%%

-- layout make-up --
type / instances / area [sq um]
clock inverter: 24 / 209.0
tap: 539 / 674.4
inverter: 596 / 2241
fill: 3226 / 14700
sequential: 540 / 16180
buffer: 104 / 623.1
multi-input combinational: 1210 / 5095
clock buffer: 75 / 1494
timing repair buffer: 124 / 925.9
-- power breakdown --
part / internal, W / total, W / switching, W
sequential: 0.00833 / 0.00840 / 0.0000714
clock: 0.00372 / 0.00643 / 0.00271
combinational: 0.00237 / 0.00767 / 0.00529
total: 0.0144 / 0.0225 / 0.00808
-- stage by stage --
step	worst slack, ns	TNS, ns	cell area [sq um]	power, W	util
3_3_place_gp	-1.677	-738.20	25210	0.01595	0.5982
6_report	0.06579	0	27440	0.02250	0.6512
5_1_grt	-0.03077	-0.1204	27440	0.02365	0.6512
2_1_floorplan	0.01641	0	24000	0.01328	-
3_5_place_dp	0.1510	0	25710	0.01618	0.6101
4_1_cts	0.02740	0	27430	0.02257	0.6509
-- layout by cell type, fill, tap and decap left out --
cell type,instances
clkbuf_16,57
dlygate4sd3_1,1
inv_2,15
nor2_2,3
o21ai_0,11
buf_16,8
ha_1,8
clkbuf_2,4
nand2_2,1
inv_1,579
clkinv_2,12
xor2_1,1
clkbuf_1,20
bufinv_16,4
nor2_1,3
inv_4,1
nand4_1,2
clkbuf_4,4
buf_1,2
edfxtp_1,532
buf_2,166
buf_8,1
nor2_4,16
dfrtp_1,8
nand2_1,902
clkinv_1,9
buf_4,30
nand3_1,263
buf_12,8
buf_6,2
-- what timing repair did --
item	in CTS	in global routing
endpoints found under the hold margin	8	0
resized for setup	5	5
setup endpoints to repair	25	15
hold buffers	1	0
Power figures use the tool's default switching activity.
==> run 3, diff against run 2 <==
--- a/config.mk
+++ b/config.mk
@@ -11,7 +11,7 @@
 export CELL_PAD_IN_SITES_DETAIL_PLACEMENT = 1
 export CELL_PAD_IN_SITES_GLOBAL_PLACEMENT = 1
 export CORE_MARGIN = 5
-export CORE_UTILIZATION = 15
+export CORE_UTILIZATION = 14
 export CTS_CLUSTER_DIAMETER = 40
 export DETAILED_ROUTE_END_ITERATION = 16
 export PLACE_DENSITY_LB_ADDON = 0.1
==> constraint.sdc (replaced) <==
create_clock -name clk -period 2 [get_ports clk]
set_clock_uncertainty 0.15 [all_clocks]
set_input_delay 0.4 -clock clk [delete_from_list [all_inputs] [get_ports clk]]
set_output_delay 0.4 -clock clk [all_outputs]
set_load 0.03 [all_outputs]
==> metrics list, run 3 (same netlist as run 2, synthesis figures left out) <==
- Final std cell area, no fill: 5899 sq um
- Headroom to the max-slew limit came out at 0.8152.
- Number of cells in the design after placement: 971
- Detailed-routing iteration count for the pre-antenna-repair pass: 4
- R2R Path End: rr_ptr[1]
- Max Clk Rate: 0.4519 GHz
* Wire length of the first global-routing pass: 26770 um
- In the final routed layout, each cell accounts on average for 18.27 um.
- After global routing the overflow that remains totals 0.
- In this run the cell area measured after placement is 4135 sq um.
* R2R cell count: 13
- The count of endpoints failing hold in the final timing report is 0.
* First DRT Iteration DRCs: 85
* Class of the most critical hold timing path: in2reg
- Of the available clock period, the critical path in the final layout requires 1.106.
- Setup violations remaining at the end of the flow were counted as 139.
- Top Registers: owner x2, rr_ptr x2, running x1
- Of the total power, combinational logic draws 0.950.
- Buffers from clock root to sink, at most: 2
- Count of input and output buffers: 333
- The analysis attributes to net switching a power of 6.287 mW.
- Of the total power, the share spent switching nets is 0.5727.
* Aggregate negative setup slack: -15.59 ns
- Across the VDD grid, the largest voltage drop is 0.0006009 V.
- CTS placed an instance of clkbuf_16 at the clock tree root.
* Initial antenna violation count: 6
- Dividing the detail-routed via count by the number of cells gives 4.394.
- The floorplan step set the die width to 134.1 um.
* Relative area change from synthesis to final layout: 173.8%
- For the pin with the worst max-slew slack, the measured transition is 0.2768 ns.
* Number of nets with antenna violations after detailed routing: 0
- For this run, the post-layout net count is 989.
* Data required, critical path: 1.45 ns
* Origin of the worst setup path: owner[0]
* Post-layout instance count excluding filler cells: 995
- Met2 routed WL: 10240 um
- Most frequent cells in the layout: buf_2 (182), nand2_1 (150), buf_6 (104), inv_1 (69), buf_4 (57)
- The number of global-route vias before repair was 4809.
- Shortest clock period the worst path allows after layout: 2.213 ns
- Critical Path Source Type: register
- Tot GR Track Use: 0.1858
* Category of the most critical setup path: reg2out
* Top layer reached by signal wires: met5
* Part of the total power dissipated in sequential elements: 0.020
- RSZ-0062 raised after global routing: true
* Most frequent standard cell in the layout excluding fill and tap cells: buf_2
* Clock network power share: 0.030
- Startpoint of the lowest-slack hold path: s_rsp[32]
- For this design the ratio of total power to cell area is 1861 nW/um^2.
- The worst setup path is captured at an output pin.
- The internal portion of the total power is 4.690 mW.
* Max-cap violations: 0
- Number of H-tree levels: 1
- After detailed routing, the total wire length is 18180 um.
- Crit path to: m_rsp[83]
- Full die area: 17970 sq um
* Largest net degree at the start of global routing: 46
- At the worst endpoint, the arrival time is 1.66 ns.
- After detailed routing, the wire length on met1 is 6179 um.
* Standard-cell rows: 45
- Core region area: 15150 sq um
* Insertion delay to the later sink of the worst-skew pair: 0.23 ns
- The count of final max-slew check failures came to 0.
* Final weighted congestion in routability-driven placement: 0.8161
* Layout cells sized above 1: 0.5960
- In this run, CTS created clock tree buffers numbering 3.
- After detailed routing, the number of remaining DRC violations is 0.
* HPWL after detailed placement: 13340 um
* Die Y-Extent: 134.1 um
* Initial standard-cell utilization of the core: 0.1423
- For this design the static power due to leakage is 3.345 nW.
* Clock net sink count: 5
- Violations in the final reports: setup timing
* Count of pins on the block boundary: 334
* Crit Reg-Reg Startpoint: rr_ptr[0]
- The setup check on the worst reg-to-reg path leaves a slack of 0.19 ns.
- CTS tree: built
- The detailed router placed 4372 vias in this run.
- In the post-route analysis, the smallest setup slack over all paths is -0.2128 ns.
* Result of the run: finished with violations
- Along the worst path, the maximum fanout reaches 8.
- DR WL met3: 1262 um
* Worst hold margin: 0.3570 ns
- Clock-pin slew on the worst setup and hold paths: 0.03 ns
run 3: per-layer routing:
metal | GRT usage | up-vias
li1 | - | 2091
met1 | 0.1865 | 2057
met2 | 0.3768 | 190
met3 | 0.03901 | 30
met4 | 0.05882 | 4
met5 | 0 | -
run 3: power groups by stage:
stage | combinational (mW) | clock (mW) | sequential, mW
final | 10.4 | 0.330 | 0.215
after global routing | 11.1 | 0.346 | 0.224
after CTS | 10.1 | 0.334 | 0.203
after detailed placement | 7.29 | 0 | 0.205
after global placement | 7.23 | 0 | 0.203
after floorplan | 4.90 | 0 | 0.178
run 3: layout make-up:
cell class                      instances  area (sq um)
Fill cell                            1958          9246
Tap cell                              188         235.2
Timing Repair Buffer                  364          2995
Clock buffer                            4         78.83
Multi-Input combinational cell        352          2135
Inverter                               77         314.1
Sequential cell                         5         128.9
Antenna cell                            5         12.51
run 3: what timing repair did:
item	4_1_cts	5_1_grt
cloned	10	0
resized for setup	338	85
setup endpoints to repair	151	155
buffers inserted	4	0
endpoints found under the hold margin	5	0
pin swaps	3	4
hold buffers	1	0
===== config.mk =====
export PLATFORM = sky130hd
export DESIGN_NAME = wb_regs
export DESIGN_NICKNAME = d
export VERILOG_FILES = /design/src/design/versat_pkg.sv /design/src/design/wb_regs.sv
export SDC_FILE = /design/constraint.sdc
export NUM_CORES = 1
export LEC_CHECK = 0
export BUFFER_PORTS_ARGS = -buffer_cell sky130_fd_sc_hd__buf_2
export CORE_MARGIN = 8
export CORE_UTILIZATION = 45
export DETAILED_ROUTE_END_ITERATION = 10
export PLACE_DENSITY = 0.92
export SETUP_SLACK_MARGIN = 0.4
export SLEW_MARGIN = 5
export SYNTH_ARGS = -nofsm -noshare
export SYNTH_HDL_FRONTEND = slang
export SYNTH_SLANG_ARGS = --single-unit

===== constraint.sdc =====
create_clock -name clk -period 2.45 [get_ports clk]
set_input_delay 0.245 -clock clk [delete_from_list [all_inputs] [get_ports clk]]
set_output_delay 0.245 -clock clk [all_outputs]
set_load 0.05 [all_outputs]
==> src/verilog/spriteLayer_defs.svh <==
`ifndef SPRITE_LAYER_DEFS_SVH
`define SPRITE_LAYER_DEFS_SVH

// Sprite geometry in pixels
`define SPRITE_W 18
`define SPRITE_H 20
`define SPRITE_DEPTH 360
`define SPRITE_ADDR_W 9

// Cooldown cycle runs 0..COOLDOWN
`define COOLDOWN 10
`define CNT_W 5

`define COORD_W 9
`define COLOR_W 4

// Wishbone word addressing
`define WB_ADR_W 10
`define WB_DAT_W 32
`define REG_POS 0
`define REG_CTRL 1
`define SPRITE_BASE 512

`endif

==> src/verilog/spritePkg.sv <==
`default_nettype none

`include "spriteLayer_defs.svh"

package spritePkg;

    // Position view, x in the low half and y in the high half
    typedef struct packed {
        logic [15-`COORD_W:0] padY;
        logic [`COORD_W-1:0]  y;
        logic [15-`COORD_W:0] padX;
        logic [`COORD_W-1:0]  x;
    } posView;

    // Control view
    typedef struct packed {
        logic [27-`COLOR_W:0] spare;
        logic [`COLOR_W-1:0]  bgColor;
        logic [2:0]           rsvd;
        logic                 ready;
    } ctrlView;

    typedef union packed {
        posView  pos;
        ctrlView ctrl;
    } regWord;

endpackage

`default_nettype wire

==> src/verilog/spriteCfgIf.sv <==
`default_nettype none

`include "spriteLayer_defs.svh"

interface spriteCfgIf;

    logic [`COORD_W-1:0]       playerX;
    logic [`COORD_W-1:0]       playerY;
    logic                      attackReady;
    logic [`COLOR_W-1:0]       bgColor;

    // Sprite memory write port
    logic                      memWe;
    logic [`SPRITE_ADDR_W-1:0] memAddr;
    logic [`COLOR_W-1:0]       memData;

    modport regs (
        output playerX, playerY, attackReady, bgColor,
        output memWe, memAddr, memData
    );

    modport attack (
        input playerX, playerY, attackReady
    );

    modport composer (
        input bgColor, memWe, memAddr, memData
    );

endinterface

`default_nettype wire

==> src/verilog/enemyAttack.sv <==
`default_nettype none

`include "spriteLayer_defs.svh"

module enemyAttack (
    input  wire logic                       Clk,
    input  wire logic                       arstN,
    input  wire logic                       frameTick,
    input  wire logic [`COORD_W-1:0]        pixelX,
    input  wire logic [`COORD_W-1:0]        pixelY,
    spriteCfgIf.attack                      cfg,
    output logic                            isObj,
    output logic      [`SPRITE_ADDR_W-1:0]  objAddress,
    output logic                            objOn
);

    localparam int AddrW = `SPRITE_ADDR_W;
    localparam int WideW = `COORD_W + 1;
    localparam logic [`CNT_W-1:0] CoolLast = `COOLDOWN;

    logic [`CNT_W-1:0]   coolCnt;
    logic [WideW-1:0]    boxRight;
    logic [WideW-1:0]    boxBottom;
    logic [`COORD_W-1:0] offX;
    logic [`COORD_W-1:0] offY;
    logic                inX;
    logic                inY;

    // ************************************************************************
    // Cooldown counter
    // ************************************************************************

    // Parked at COOLDOWN while attack is off, so it shows right away
    always_ff @(posedge Clk or negedge arstN) begin
        if (!arstN) begin
            coolCnt <= '0;
        end else if (!cfg.attackReady) begin
            coolCnt <= CoolLast;
        end else if (frameTick) begin
            if (coolCnt == CoolLast) begin
                coolCnt <= '0;
            end else begin
                coolCnt <= coolCnt + 1'b1;
            end
        end
    end

    assign objOn = (coolCnt == CoolLast) && cfg.attackReady;

    // ************************************************************************
    // Hit test
    // ************************************************************************

    // One extra bit keeps the box edge from wrapping near the screen edge
    assign boxRight  = {1'b0, cfg.playerX} + WideW'(`SPRITE_W - 1);
    assign boxBottom = {1'b0, cfg.playerY} + WideW'(`SPRITE_H - 1);

    assign inX = (pixelX >= cfg.playerX) && ({1'b0, pixelX} <= boxRight);
    assign inY = (pixelY >= cfg.playerY) && ({1'b0, pixelY} <= boxBottom);

    assign offX = pixelX - cfg.playerX;
    assign offY = pixelY - cfg.playerY;

    assign isObj = inX && inY && objOn;

    always_comb begin
        objAddress = '0;
        if (isObj) begin
            objAddress = AddrW'(offX) + AddrW'(offY) * AddrW'(`SPRITE_W);
        end
    end

    addrInRange: assert property (@(posedge Clk) disable iff (!arstN)
        isObj |-> (objAddress < AddrW'(`SPRITE_DEPTH)));

endmodule

`default_nettype wire

==> src/verilog/spriteComposer.sv <==
`default_nettype none

`include "spriteLayer_defs.svh"

module spriteComposer (
    input  wire logic                       Clk,
    input  wire logic                       arstN,
    input  wire logic                       isObj,
    input  wire logic [`SPRITE_ADDR_W-1:0]  objAddress,
    spriteCfgIf.composer                    cfg,
    output logic      [`COLOR_W-1:0]        pixelColor
);

    localparam int AddrW = `SPRITE_ADDR_W;

    logic [`COLOR_W-1:0] spriteMem [`SPRITE_DEPTH];
    logic [`COLOR_W-1:0] objColor;
    logic                opaque;

    // ************************************************************************
    // Sprite bitmap
    // ************************************************************************

    always_ff @(posedge Clk) begin
        if (cfg.memWe) begin
            spriteMem[cfg.memAddr] <= cfg.memData;
        end
    end

    // Async read, the output register below gives the one cycle
    assign objColor = spriteMem[objAddress];

    // Colour 0 is see-through
    assign opaque = isObj && (objColor != '0);

    // ************************************************************************
    // Colour output
    // ************************************************************************

    always_ff @(posedge Clk or negedge arstN) begin
        if (!arstN) begin
            pixelColor <= '0;
        end else if (opaque) begin
            pixelColor <= objColor;
        end else begin
            pixelColor <= cfg.bgColor;
        end
    end

    // Decoder window must match the memory depth
    memWrInRange: assert property (@(posedge Clk) disable iff (!arstN)
        cfg.memWe |-> (cfg.memAddr < AddrW'(`SPRITE_DEPTH)));

endmodule

`default_nettype wire

==> src/verilog/spriteLayer.sv <==
`default_nettype none

`include "spriteLayer_defs.svh"

module spriteLayer (
    input  wire logic                   Clk,
    input  wire logic                   arstN,
    input  wire logic                   frameTick,
    input  wire logic [`COORD_W-1:0]    pixelX,
    input  wire logic [`COORD_W-1:0]    pixelY,
    output logic      [`COLOR_W-1:0]    pixelColor,
    output logic                        objOn,
    input  wire logic                   wbCyc,
    input  wire logic                   wbStb,
    input  wire logic                   wbWe,
    input  wire logic [`WB_ADR_W-1:0]   wbAdr,
    input  wire logic [`WB_DAT_W-1:0]   wbDatW,
    output logic      [`WB_DAT_W-1:0]   wbDatR,
    output logic                        wbAck
);

    logic                      isObj;
    logic [`SPRITE_ADDR_W-1:0] objAddress;

    spriteCfgIf cfg ();

    // Decode
    spriteRegs i_spriteRegs (
        .Clk    (Clk),
        .arstN  (arstN),
        .wbCyc  (wbCyc),
        .wbStb  (wbStb),
        .wbWe   (wbWe),
        .wbAdr  (wbAdr),
        .wbDatW (wbDatW),
        .wbDatR (wbDatR),
        .wbAck  (wbAck),
        .cfg    (cfg.regs)
    );

    // Execute
    enemyAttack i_enemyAttack (
        .Clk        (Clk),
        .arstN      (arstN),
        .frameTick  (frameTick),
        .pixelX     (pixelX),
        .pixelY     (pixelY),
        .cfg        (cfg.attack),
        .isObj      (isObj),
        .objAddress (objAddress),
        .objOn      (objOn)
    );

    // Result
    spriteComposer i_spriteComposer (
        .Clk        (Clk),
        .arstN      (arstN),
        .isObj      (isObj),
        .objAddress (objAddress),
        .cfg        (cfg.composer),
        .pixelColor (pixelColor)
    );

endmodule

`default_nettype wire

==> src/verilog/spriteRegs.sv <==
`default_nettype none

`include "spriteLayer_defs.svh"

module spriteRegs (
    input  wire logic                   Clk,
    input  wire logic                   arstN,
    input  wire logic                   wbCyc,
    input  wire logic                   wbStb,
    input  wire logic                   wbWe,
    input  wire logic [`WB_ADR_W-1:0]   wbAdr,
    input  wire logic [`WB_DAT_W-1:0]   wbDatW,
    output logic      [`WB_DAT_W-1:0]   wbDatR,
    output logic                        wbAck,
    spriteCfgIf.regs                    cfg
);

    import spritePkg::*;

    localparam logic [`WB_ADR_W-1:0] PosAdr    = `REG_POS;
    localparam logic [`WB_ADR_W-1:0] CtrlAdr   = `REG_CTRL;
    localparam logic [`WB_ADR_W-1:0] SprBase   = `SPRITE_BASE;
    localparam logic [`WB_ADR_W-1:0] SprEnd    = `SPRITE_BASE + `SPRITE_DEPTH;

    logic                 req;
    logic                 inSprite;
    logic [`WB_ADR_W-1:0] spriteOff;
    regWord               wrWord;
    regWord               rdWord;

    // ************************************************************************
    // Bus handshake
    // ************************************************************************

    // New request only while no ack is pending
    assign req = wbCyc && wbStb && !wbAck;

    always_ff @(posedge Clk or negedge arstN) begin
        if (!arstN) begin
            wbAck <= 1'b0;
        end else begin
            wbAck <= req;
        end
    end

    // ************************************************************************
    // Decode
    // ************************************************************************

    assign wrWord    = wbDatW;
    assign inSprite  = (wbAdr >= SprBase) && (wbAdr < SprEnd);
    assign spriteOff = wbAdr - SprBase;

    // Memory write lands on the acknowledging edge
    assign cfg.memWe   = req && wbWe && inSprite;
    assign cfg.memAddr = spriteOff[`SPRITE_ADDR_W-1:0];
    assign cfg.memData = wbDatW[`COLOR_W-1:0];

    always_ff @(posedge Clk or negedge arstN) begin
        if (!arstN) begin
            cfg.playerX     <= '0;
            cfg.playerY     <= '0;
            cfg.attackReady <= 1'b0;
            cfg.bgColor     <= '0;
        end else if (req && wbWe) begin
            if (wbAdr == PosAdr) begin
                cfg.playerX <= wrWord.pos.x;
                cfg.playerY <= wrWord.pos.y;
            end else if (wbAdr == CtrlAdr) begin
                cfg.attackReady <= wrWord.ctrl.ready;
                cfg.bgColor     <= wrWord.ctrl.bgColor;
            end
        end
    end

    // Sprite window and unmapped reads give zero
    always_comb begin
        rdWord = '0;
        if (wbAdr == PosAdr) begin
            rdWord.pos.x = cfg.playerX;
            rdWord.pos.y = cfg.playerY;
        end else if (wbAdr == CtrlAdr) begin
            rdWord.ctrl.ready   = cfg.attackReady;
            rdWord.ctrl.bgColor = cfg.bgColor;
        end
    end

    always_ff @(posedge Clk) begin
        if (req) begin
            wbDatR <= rdWord;
        end
    end

    ackSingle: assert property (@(posedge Clk) disable iff (!arstN)
        wbAck |=> !wbAck);

    ackFollowsReq: assert property (@(posedge Clk) disable iff (!arstN)
        wbAck |-> $past(wbCyc && wbStb));

endmodule

`default_nettype wire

%%

> _Exercise goal_:
The answer should be one number: how many lines in the listing above contain "this".

> _Exercise answer_:
6